# [YOUR INSTRUCTIONS]
From the material below, return every line that includes "powerStateOut".

# [SUPPLIED INFORMATION]
--- src/psp_consts.vh ---
// Constants for the power-state, PWM and event-pin block
`ifndef PSP_CONSTS_VH
`define PSP_CONSTS_VH

// Register indices (word addresses)
`define PSP_REG_CTRL 4'h0
`define PSP_REG_STATUS 4'h1
`define PSP_REG_IRQ_STAT 4'h2
`define PSP_REG_IRQ_MASK 4'h3
`define PSP_REG_PWM_EN 4'h4
`define PSP_REG_CONV 4'h5
`define PSP_REG_EVENT 4'h6
`define PSP_REG_PWM_SEL 4'h7
`define PSP_REG_PWM_DIV 4'h8
`define PSP_REG_PWM_PRE 4'h9
`define PSP_REG_PWM_PER 4'ha
`define PSP_REG_PWM_CMP 4'hb
`define PSP_REG_GPIO_OUT 4'hc
`define PSP_REG_GPIO_OE 4'hd

// Control fields
`define PSP_CTRL_BOOT_DONE 0
`define PSP_CTRL_SLEEP_REQ 1
`define PSP_CTRL_ANA_DIGITAL 2

// Status fields
`define PSP_ST_SLEEP 0
`define PSP_ST_PERMIT 1
`define PSP_ST_PWM_ANY 2
`define PSP_ST_CONV_BUSY 3
`define PSP_ST_EVT_VALID 4
`define PSP_ST_EVT_FULL 5

// Interrupt bits
`define PSP_IRQ_EDGE 0
`define PSP_IRQ_CONV 1
`define PSP_IRQ_DROP 2
`define PSP_IRQ_WAKE 3

// Reset values
`define PSP_CTRL_RESET 3'h0
`define PSP_PWM_DIV_RESET 8'h00
`define PSP_PWM_PRE_RESET 4'h0
`define PSP_PWM_PER_RESET 16'hffff
`define PSP_PWM_CMP_RESET 16'h8000

// Timing
`define PSP_CLK_MHZ 200
`define PSP_PWM_CLK_MHZ 24
`define PSP_CONV_NS 1000
`define PSP_CONV_CYCLES ((`PSP_CONV_NS * `PSP_CLK_MHZ + 999) / 1000)

`endif

--- src/psp_pwm_chan.v ---
// One PWM channel with divider, prescaler, period and compare
`timescale 1ns/100ps
module psp_pwm_chan
#(
  parameter CW = 16
)
(
  input wire clk,
  input wire rst,
  input wire tick24,
  input wire enable,
  input wire [7:0] divider,
  input wire [3:0] prescale,
  input wire [CW-1:0] period,
  input wire [CW-1:0] compare,
  output reg pwmLevel
);

  reg [7:0] divCount;
  reg [14:0] preCount;
  reg [CW-1:0] count;
  wire [14:0] preLimit;
  wire divTick;
  wire preTick;

  // Prescaler is a power of two, divider an integer
  assign preLimit = (15'h0001 << prescale) - 15'h0001;
  assign divTick = tick24 && (divCount == divider);
  assign preTick = divTick && (preCount >= preLimit);

  always @(posedge clk or posedge rst)
  begin
    if (rst)
    begin
      divCount <= 8'h00;
      preCount <= 15'h0000;
      count <= {CW{1'b0}};
      pwmLevel <= 1'b0;
    end
    else if (!enable)
    begin
      divCount <= 8'h00;
      preCount <= 15'h0000;
      count <= {CW{1'b0}};
      pwmLevel <= 1'b0;
    end
    else
    begin
      if (tick24)
        divCount <= divTick ? 8'h00 : divCount + 8'h01;
      if (divTick)
        preCount <= preTick ? 15'h0000 : preCount + 15'h0001;
      if (preTick)
        count <= (count >= period) ? {CW{1'b0}} : count + {{(CW-1){1'b0}}, 1'b1};
      pwmLevel <= (count < compare);
    end
  end

endmodule

--- src/psp_event_queue.v ---
// Edge-event queue toward the host, drops when full unless popped in the same cycle
`timescale 1ns/100ps
module psp_event_queue
#(
  parameter W = 8,
  parameter DEPTH = 4,
  parameter AW = 2
)
(
  input wire clk,
  input wire rst,
  input wire pushValid,
  input wire [W-1:0] pushData,
  input wire pop,
  output wire popValid,
  output wire [W-1:0] popData,
  output wire full,
  output wire dropped
);

  reg [W-1:0] mem [0:DEPTH-1];
  reg [AW-1:0] wrPtr;
  reg [AW-1:0] rdPtr;
  reg [AW:0] fill;
  wire doPush;
  wire doPop;

  assign full = (fill == DEPTH[AW:0]);
  assign popValid = (fill != {(AW+1){1'b0}});
  assign popData = mem[rdPtr];
  assign doPop = pop && popValid;
  // Pop frees a slot in the same cycle, so a simultaneous push is kept
  assign doPush = pushValid && (!full || doPop);
  assign dropped = pushValid && !doPush;

  always @(posedge clk or posedge rst)
  begin
    if (rst)
    begin
      wrPtr <= {AW{1'b0}};
      rdPtr <= {AW{1'b0}};
      fill <= {(AW+1){1'b0}};
    end
    else
    begin
      if (doPush)
        wrPtr <= (wrPtr == DEPTH - 1) ? {AW{1'b0}} : wrPtr + {{(AW-1){1'b0}}, 1'b1};
      if (doPop)
        rdPtr <= (rdPtr == DEPTH - 1) ? {AW{1'b0}} : rdPtr + {{(AW-1){1'b0}}, 1'b1};
      if (doPush && !doPop)
        fill <= fill + {{AW{1'b0}}, 1'b1};
      else if (doPop && !doPush)
        fill <= fill - {{AW{1'b0}}, 1'b1};
    end
  end

  always @(posedge clk)
  begin
    if (doPush)
      mem[wrPtr] <= pushData;
  end

endmodule

--- src/psp_pins.v ---
// Top of the power-state, PWM, conversion and edge-event pin logic
//
// What this block does
// - High sleep-permission input allows but never forces sleep; pulled high by default
// - No sleep state entered while the sleep-permission input is low
// - Power-state output low while active, high in deep sleep or hibernation
// - Power-state output low until boot completes, then high only on sleep request with permission high, no PWM and no conversion
// - UART unavailable while asleep; host checks power-state output first
// - Four PWM channels from 24 MHz ticks, each with own divider, prescaler, period, compare
// - Enabled PWM takes the pin from general I/O; disabling returns it
// - No deep sleep while any PWM channel is enabled
// - Each conversion request made while no conversion is busy does exactly one conversion and returns its result; requests while busy are ignored
// - Conversion request returns the analog pin to high-impedance analog input
// - Each cycle with monitored edges creates one event record in the outgoing queue
// - New edge events are dropped while the queue is full and not popped in the same cycle, setting the drop interrupt bit
`timescale 1ns/100ps
`include "psp_consts.vh"
module psp_pins
#(
  parameter EVT_DEPTH = 4,
  parameter EVT_AW = 2,
  parameter NIN = 4,
  parameter CONV_CYCLES = `PSP_CONV_CYCLES
)
(
  input wire clk,
  input wire rst,
  input wire [3:0] regAddr,
  input wire [31:0] regWrData,
  input wire regWr,
  input wire regRd,
  output reg [31:0] regRdData,
  output reg irq,
  input wire sleepPermitIn,
  output reg powerStateOut,
  output reg uartEnable,
  output reg [3:0] pwmOut,
  output reg [3:0] pwmPinOe,
  input wire [NIN-1:0] monitorIn,
  input wire analogInPinIn,
  output reg analogInPinOut,
  output reg analogInPinOe,
  output reg convStart,
  input wire convDone,
  input wire [11:0] convResult
);

  // ****************************************
  // Input synchronisers
  // ****************************************
  reg [1:0] permitSync;
  reg [NIN-1:0] monA;
  reg [NIN-1:0] monB;
  reg [NIN-1:0] monPrev;
  reg anaA;
  reg anaB;
  reg doneA;
  reg doneB;
  reg donePrev;

  always @(posedge clk or posedge rst)
  begin
    if (rst)
    begin
      // Reset mirrors the internal pull-up: sleep permitted
      permitSync <= 2'h3;
      monA <= {NIN{1'b0}};
      monB <= {NIN{1'b0}};
      monPrev <= {NIN{1'b0}};
      anaA <= 1'b0;
      anaB <= 1'b0;
      doneA <= 1'b0;
      doneB <= 1'b0;
      donePrev <= 1'b0;
    end
    else
    begin
      permitSync <= {permitSync[0], sleepPermitIn};
      monA <= monitorIn;
      monB <= monA;
      monPrev <= monB;
      anaA <= analogInPinIn;
      anaB <= anaA;
      doneA <= convDone;
      doneB <= doneA;
      donePrev <= doneB;
    end
  end

  wire permit = permitSync[1];
  wire [NIN-1:0] edges = monB ^ monPrev;
  wire doneRise = doneB && !donePrev;

  // ****************************************
  // Registers
  // ****************************************
  reg [2:0] ctrl;
  reg [3:0] irqStat;
  reg [3:0] irqMask;
  reg [3:0] pwmEn;
  reg [1:0] pwmSel;
  reg [7:0] pwmDiv [0:3];
  reg [3:0] pwmPre [0:3];
  reg [15:0] pwmPer [0:3];
  reg [15:0] pwmCmp [0:3];
  reg [3:0] gpioOut;
  reg [3:0] gpioOe;
  reg [11:0] convData;
  reg convBusy;
  reg sleeping;
  integer i;

  wire wrHit = regWr;
  wire convReq = wrHit && (regAddr == `PSP_REG_CONV) && regWrData[0] && !convBusy;
  wire evtPop = regRd && (regAddr == `PSP_REG_EVENT);
  wire pwmAny = |pwmEn;
  wire evtValid;
  wire evtFull;
  wire evtDrop;
  wire [NIN+1:0] evtData;
  wire [NIN-1:0] edgeHit = edges;
  wire edgeAny = |edgeHit;

  // One record per edge cycle: mask of inputs that moved, plus input 0 level
  wire [NIN+1:0] evtRecord = {2'h0, edgeHit} | {monB[0], 1'b0, {NIN{1'b0}}};

  always @(posedge clk or posedge rst)
  begin
    if (rst)
    begin
      ctrl <= `PSP_CTRL_RESET;
      irqMask <= 4'h0;
      pwmEn <= 4'h0;
      pwmSel <= 2'h0;
      gpioOut <= 4'h0;
      gpioOe <= 4'h0;
      for (i = 0; i < 4; i = i + 1)
      begin
        pwmDiv[i] <= `PSP_PWM_DIV_RESET;
        pwmPre[i] <= `PSP_PWM_PRE_RESET;
        pwmPer[i] <= `PSP_PWM_PER_RESET;
        pwmCmp[i] <= `PSP_PWM_CMP_RESET;
      end
    end
    else
    begin
      if (wrHit)
      begin
        case (regAddr)
          `PSP_REG_CTRL: ctrl <= regWrData[2:0];
          `PSP_REG_IRQ_MASK: irqMask <= regWrData[3:0];
          `PSP_REG_PWM_EN: pwmEn <= regWrData[3:0];
          `PSP_REG_PWM_SEL: pwmSel <= regWrData[1:0];
          `PSP_REG_PWM_DIV: pwmDiv[pwmSel] <= regWrData[7:0];
          `PSP_REG_PWM_PRE: pwmPre[pwmSel] <= regWrData[3:0];
          `PSP_REG_PWM_PER: pwmPer[pwmSel] <= regWrData[15:0];
          `PSP_REG_PWM_CMP: pwmCmp[pwmSel] <= regWrData[15:0];
          `PSP_REG_GPIO_OUT: gpioOut <= regWrData[3:0];
          `PSP_REG_GPIO_OE: gpioOe <= regWrData[3:0];
          default: ;
        endcase
      end
      if (convReq)
        ctrl[`PSP_CTRL_ANA_DIGITAL] <= 1'b0;
    end
  end

  // ****************************************
  // 24 MHz tick from 200 MHz by fractional accumulator
  // ****************************************
  reg [7:0] fracAcc;
  reg tick24;
  wire [8:0] fracSum = {1'b0, fracAcc} + 9'd`PSP_PWM_CLK_MHZ;

  always @(posedge clk or posedge rst)
  begin
    if (rst)
    begin
      fracAcc <= 8'h00;
      tick24 <= 1'b0;
    end
    else if (fracSum >= 9'd`PSP_CLK_MHZ)
    begin
      fracAcc <= fracSum[7:0] - 8'd`PSP_CLK_MHZ;
      tick24 <= 1'b1;
    end
    else
    begin
      fracAcc <= fracSum[7:0];
      tick24 <= 1'b0;
    end
  end

  // ****************************************
  // PWM channels and pin muxing
  // ****************************************
  wire [3:0] pwmLevel;
  genvar g;
  generate
    for (g = 0; g < 4; g = g + 1)
    begin : chan
      psp_pwm_chan #(.CW(16)) u_chan
      (
        .clk(clk),
        .rst(rst),
        .tick24(tick24),
        .enable(pwmEn[g]),
        .divider(pwmDiv[g]),
        .prescale(pwmPre[g]),
        .period(pwmPer[g]),
        .compare(pwmCmp[g]),
        .pwmLevel(pwmLevel[g])
      );
    end
  endgenerate

  always @(posedge clk or posedge rst)
  begin
    if (rst)
    begin
      pwmOut <= 4'h0;
      pwmPinOe <= 4'h0;
    end
    else
    begin
      pwmOut <= (pwmEn & pwmLevel) | (~pwmEn & gpioOut);
      pwmPinOe <= pwmEn | gpioOe;
    end
  end

  // ****************************************
  // Power state
  // ****************************************
  // Sleep needs boot done, software request, permission high, no PWM running and no conversion busy
  wire sleepOk = ctrl[`PSP_CTRL_BOOT_DONE] && ctrl[`PSP_CTRL_SLEEP_REQ] && permit && !pwmAny && !convBusy;

  always @(posedge clk or posedge rst)
  begin
    if (rst)
    begin
      sleeping <= 1'b0;
      powerStateOut <= 1'b0;
      uartEnable <= 1'b1;
    end
    else
    begin
      sleeping <= sleepOk;
      powerStateOut <= sleepOk;
      uartEnable <= !sleepOk;
    end
  end

  // ****************************************
  // Single conversion
  // ****************************************
  reg [15:0] convTimer;

  always @(posedge clk or posedge rst)
  begin
    if (rst)
    begin
      convBusy <= 1'b0;
      convStart <= 1'b0;
      convData <= 12'h000;
      convTimer <= 16'h0000;
    end
    else
    begin
      convStart <= convReq;
      if (convReq)
      begin
        convBusy <= 1'b1;
        convTimer <= CONV_CYCLES[15:0];
      end
      else if (convBusy && (doneRise || convTimer == 16'h0001))
      begin
        convBusy <= 1'b0;
        convData <= convResult;
      end
      else if (convBusy && convTimer != 16'h0000)
        convTimer <= convTimer - 16'h0001;
    end
  end

  // Analog pin: driven only when software picked digital mode and no conversion runs
  always @(posedge clk or posedge rst)
  begin
    if (rst)
    begin
      analogInPinOut <= 1'b0;
      analogInPinOe <= 1'b0;
    end
    else
    begin
      analogInPinOut <= gpioOut[0];
      analogInPinOe <= ctrl[`PSP_CTRL_ANA_DIGITAL] && !convReq && !convBusy;
    end
  end

  // ****************************************
  // Edge events
  // ****************************************
  psp_event_queue #(.W(NIN+2), .DEPTH(EVT_DEPTH), .AW(EVT_AW)) u_queue
  (
    .clk(clk),
    .rst(rst),
    .pushValid(edgeAny),
    .pushData(evtRecord),
    .pop(evtPop),
    .popValid(evtValid),
    .popData(evtData),
    .full(evtFull),
    .dropped(evtDrop)
  );

  // ****************************************
  // Interrupts, set wins over write-one-to-clear
  // ****************************************
  wire [3:0] irqSet = {sleeping && !sleepOk, evtDrop, convBusy && !convReq && (doneRise || convTimer == 16'h0001), edgeAny};
  wire [3:0] irqClr = (wrHit && regAddr == `PSP_REG_IRQ_STAT) ? regWrData[3:0] : 4'h0;

  always @(posedge clk or posedge rst)
  begin
    if (rst)
    begin
      irqStat <= 4'h0;
      irq <= 1'b0;
    end
    else
    begin
      irqStat <= (irqStat & ~irqClr) | irqSet;
      irq <= |(((irqStat & ~irqClr) | irqSet) & irqMask);
    end
  end

  // ****************************************
  // Read port
  // ****************************************
  always @(posedge clk or posedge rst)
  begin
    if (rst)
      regRdData <= 32'h00000000;
    else if (regRd)
    begin
      case (regAddr)
        `PSP_REG_CTRL: regRdData <= {29'h0, ctrl};
        `PSP_REG_STATUS: regRdData <= {26'h0, evtFull, evtValid, convBusy, pwmAny, permit, sleeping};
        `PSP_REG_IRQ_STAT: regRdData <= {28'h0, irqStat};
        `PSP_REG_IRQ_MASK: regRdData <= {28'h0, irqMask};
        `PSP_REG_PWM_EN: regRdData <= {28'h0, pwmEn};
        `PSP_REG_CONV: regRdData <= {convBusy, 19'h0, convData};
        `PSP_REG_EVENT: regRdData <= {evtValid, {(31-NIN-2){1'b0}}, evtData};
        `PSP_REG_PWM_SEL: regRdData <= {30'h0, pwmSel};
        `PSP_REG_PWM_DIV: regRdData <= {24'h0, pwmDiv[pwmSel]};
        `PSP_REG_PWM_PRE: regRdData <= {28'h0, pwmPre[pwmSel]};
        `PSP_REG_PWM_PER: regRdData <= {16'h0, pwmPer[pwmSel]};
        `PSP_REG_PWM_CMP: regRdData <= {16'h0, pwmCmp[pwmSel]};
        `PSP_REG_GPIO_OUT: regRdData <= {27'h0, anaB, gpioOut};
        `PSP_REG_GPIO_OE: regRdData <= {28'h0, gpioOe};
        default: regRdData <= 32'h00000000;
      endcase
    end
    else
      regRdData <= 32'h00000000;
  end

endmodule

--- config.mk ---
export PLATFORM = sky130hd
export DESIGN_NAME = psp_pins
export DESIGN_NICKNAME = d
export VERILOG_FILES = /design/src/psp_pwm_chan.v /design/src/psp_event_queue.v /design/src/psp_pins.v
export VERILOG_INCLUDE_DIRS = /design/src
export SDC_FILE = /design/constraint.sdc
export NUM_CORES = 1
export LEC_CHECK = 0
export ABC_AREA = 1
export BUFFER_PORTS_ARGS = -buffer_cell sky130_fd_sc_hd__clkbuf_2
export CAP_MARGIN = 20
export CORE_UTILIZATION = 35
export DETAILED_ROUTE_END_ITERATION = 12
export GPL_ROUTABILITY_DRIVEN = 0
export HOLD_SLACK_MARGIN = 0.12
export PLACE_DENSITY_LB_ADDON = 0.3
export SLEW_MARGIN = 20
export SYNTH_ARGS = -nofsm -noshare
export SYNTH_HDL_FRONTEND = slang
export SYNTH_HIERARCHICAL = 1
export SYNTH_SLANG_ARGS = --single-unit
--- constraint.sdc ---
create_clock -name clk -period 9.31 [get_ports clk]
set_input_delay 0.931 -clock clk [delete_from_list [all_inputs] [get_ports clk]]
set_output_delay 0.931 -clock clk [all_outputs]
set_load 0.03 [all_outputs]
Yosys cells after proc, flatten, opt, wreduce, memory -nomap -nowiden
Memories as Yosys holds them, arrays and structs flattened.
Index checks and enable logic that the tools add are counted.
{"block": "totals", "regBits": 471, "latch_bits": 0, "ramBits": 24, "romBits": 0, "inputBits": 59, "output_inout_bits": 46, "wordCells": 302, "memories": 1}
{"memory": "u_queue.mem", "words": 4, "word_bits": 6, "read_ports": 1, "rd_clocked_by_memory_dff": 0, "wr": 1, "line_no": "psp_event_queue.v:21", "source": "reg [W-1:0] mem [0:DEPTH-1];"}
{"block": "op_classes", "n_addsub": 23, "multipliers": 0, "div": 0, "n_lt_le_gt_ge": 15, "eq_ne": 34, "shifts": 4, "muxes": 81, "n_bitwise": 13, "n_reduce_logical": 65}
{"operator": "32-bit one-hot mux with 14 select lines", "count": 1}
{"operator": "16-bit two-way mux", "count": 20}
{"operator": "15-bit two-way mux", "count": 12}
{"operator": "64-bit bitwise mux", "count": 2}
{"operator": "8-bit two-way mux", "count": 16}
{"operator": "16-bit by 1-bit adder with 16-bit output, second input constant", "count": 4}
{"operator": "16-bit binary-select mux with 2-bit select", "count": 2}
{"operator": "16-bit >= comparator", "count": 4}
{"operator": "16-bit less-than comparator", "count": 4}
{"operator": "15-bit by 1-bit adder with 15-bit output, second input constant", "count": 4}
{"operator": "15-bit >= comparator", "count": 4}
{"operator": "1-bit by 4-bit left shift with 15-bit output, first input constant", "count": 4}
{"operator": "15-bit by 1-bit subtractor with 15-bit output, second input constant", "count": 4}
{"operator": "8-bit by 1-bit adder with 8-bit output, second input constant", "count": 4}
{"operator": "32-bit bitwise mux", "count": 1}
{"operator": "16-bit demux with 2-bit select", "count": 1}
{"operator": "8-bit equality test", "count": 4}
{"operator": "32-bit two-way mux", "count": 1}
{"operator": "1-bit logical AND", "count": 31}
{"operator": "2-bit AND reduction", "count": 13}
{"operator": "4-bit equality test, second input constant", "count": 6}
{"operator": "2-bit by 1-bit inequality test with 1-bit output, second input constant", "count": 12}
{"operator": "4-bit AND", "count": 4}
{"operator": "8-bit binary-select mux with 2-bit select", "count": 1}
{"operator": "37 further kinds", "count": 76}

Logic depth before layout (Yosys ltp)
Gate-level depths: netlist (run 1).
{"block": "depth", "ltp_word": 10, "depth_mapped": 18, "depth_no_buf": 18}

Cells and area by module
The synthesis (run 1) kept the hierarchy.
{"mod": "psp_pins", "n_inst": 1, "cells_each": 1592, "area_per_inst_um2": 12987.5, "seq_area_each_um2": 7245.7}
{"mod": "psp_pwm_chan (chan[1].u_chan ...)", "n_inst": 3, "cells_each": 598, "area_per_inst_um2": 4035.1, "seq_area_each_um2": 1001.0}
{"mod": "psp_pwm_chan (chan[0].u_chan)", "n_inst": 1, "cells_each": 610, "area_per_inst_um2": 4101.4, "seq_area_each_um2": 1001.0}
{"mod": "psp_event_queue", "n_inst": 1, "cells_each": 132, "area_per_inst_um2": 1465.2, "seq_area_each_um2": 895.9}

Least setup slack after synthesis (run 1)
Ideal clock, no wire load.
{"block": "synth_timing", "path_kind": "register to register", "startpoint": "reg pwmPre[11] (netlist name)", "endpoint": "reg chan[1].u_chan.count[0]", "setup_time_ns": 0.118, "t_arrival_ns": 2.700, "t_required_ns": 9.192, "setup_slack_ns": 6.493, "stages_incl_launch_ff": 19, "n_path_buf": 1, "period_less_slack_ns": 2.817, "path_cell_list": "dfrtp_1 inv_1 nand3_1 ha_1 nand3_1 o21bai_1 xor2_1 ha_1 nand2_1 nor2_1 nand2_1 clkinv_1 nor2_1 nand3_1 nor2_2 nor2_8 buf_8 nand3_1 nand2_1"}
{"block": "synth_via", "elab_chain_cells": 5}
{"item": "start, declared", "line_no": "psp_pins.v:103", "source": "reg [3:0] pwmPre [0:3];"}
{"item": "start signal, assigned by index", "line_no": "psp_pins.v:140", "source": "pwmPre[i] <= `PSP_PWM_PRE_RESET;"}
{"item": "start signal, assigned by index", "line_no": "psp_pins.v:155", "source": "`PSP_REG_PWM_PRE: pwmPre[pwmSel] <= regWrData[3:0];"}
{"item": "1-bit by 4-bit left shift with 15-bit output", "line_no": "psp_pwm_chan.v:27", "source": "assign preLimit = (15'h0001 << prescale) - 15'h0001;"}
{"item": "15-bit by 1-bit subtractor with 15-bit output", "line_no": "psp_pwm_chan.v:27"}
{"item": "15-bit >= comparator", "line_no": "psp_pwm_chan.v:29", "source": "assign preTick = divTick && (preCount >= preLimit);"}
{"item": "1-bit logical AND", "line_no": "psp_pwm_chan.v:29"}
{"item": "2-bit by 1-bit inequality test with 1-bit output (no source line)"}
{"item": "end signal, assigned", "line_no": "psp_pwm_chan.v:37", "source": "count <= {CW{1'b0}};"}
{"item": "end signal, assigned", "line_no": "psp_pwm_chan.v:44", "source": "count <= {CW{1'b0}};"}
{"item": "end signal, assigned", "line_no": "psp_pwm_chan.v:54", "source": "count <= (count >= period) ? {CW{1'b0}} : count + {{(CW-1){1'b0}}, 1'b1};"}
{"item": "end, declared", "line_no": "psp_pwm_chan.v:21", "source": "reg [CW-1:0] count;"}
No other way between the ends.
A chain may end at the register's enable or synchronous reset.

Worst setup path in the final report (run 1)
{"block": "layout_timing", "startpoint": "reg pwmPre[3] (netlist name)", "endpoint": "reg chan[3].u_chan.preCount[6]"}
{"block": "layout_via", "elab_chain_cells": 7}
{"item": "1-bit by 4-bit left shift with 15-bit output", "line_no": "psp_pwm_chan.v:27"}
{"item": "15-bit by 1-bit subtractor with 15-bit output", "line_no": "psp_pwm_chan.v:27"}
{"item": "15-bit >= comparator", "line_no": "psp_pwm_chan.v:29"}
{"item": "1-bit logical AND", "line_no": "psp_pwm_chan.v:29"}
{"item": "15-bit two-way mux", "line_no": "psp_pwm_chan.v:52", "source": "preCount <= preTick ? 15'h0000 : preCount + 15'h0001;"}
{"item": "15-bit two-way mux", "line_no": "psp_pwm_chan.v:51", "source": "if (divTick)"}
{"item": "15-bit two-way mux", "line_no": "psp_pwm_chan.v:40", "source": "else if (!enable)"}
{"item": "end signal, assigned", "line_no": "psp_pwm_chan.v:52"}
{"item": "end, declared", "line_no": "psp_pwm_chan.v:20", "source": "reg [14:0] preCount;"}
No other way between the ends. The select of a mux whose other input is x is not followed.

# [TASK ANSWER]
  output reg powerStateOut,
      powerStateOut <= 1'b0;
      powerStateOut <= sleepOk;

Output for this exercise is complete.